───── Listed records

===== config.mk =====
export PLATFORM = sky130hd
export DESIGN_NAME = alu_seq
export DESIGN_NICKNAME = d
export VERILOG_FILES = /design/src/rtl/alu_seq_pkg.sv /design/src/rtl/alu_seq_mul.sv /design/src/rtl/alu_seq.sv
export SDC_FILE = /design/constraint.sdc
export NUM_CORES = 1
export LEC_CHECK = 0
export BUFFER_PORTS_ARGS = -buffer_cell sky130_fd_sc_hd__clkbuf_2
export CORE_AREA = 8 8 121 123
export CTS_CLUSTER_SIZE = 30
export DETAILED_ROUTE_END_ITERATION = 8
export DIE_AREA = 0 0 129 131
export SKIP_CTS_REPAIR_TIMING = 1
export SLEW_MARGIN = 0
export SYNTH_ARGS = -nofsm -noshare
export SYNTH_HDL_FRONTEND = slang
export SYNTH_HIERARCHICAL = 1
export SYNTH_SLANG_ARGS = --single-unit
export TNS_END_PERCENT = 5

===== constraint.sdc =====
create_clock -name clk -period 4.7 [get_ports clk]
set_clock_uncertainty 0.15 [all_clocks]
set_input_delay 0.94 -clock clk [delete_from_list [all_inputs] [get_ports clk]]
set_output_delay 0.94 -clock clk [all_outputs]
set_load 0.03 [all_outputs]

──────────

The task
Your task is to copy each line of the entries that includes the word "constraint".

Task result
export SDC_FILE = /design/constraint.sdc
===== constraint.sdc =====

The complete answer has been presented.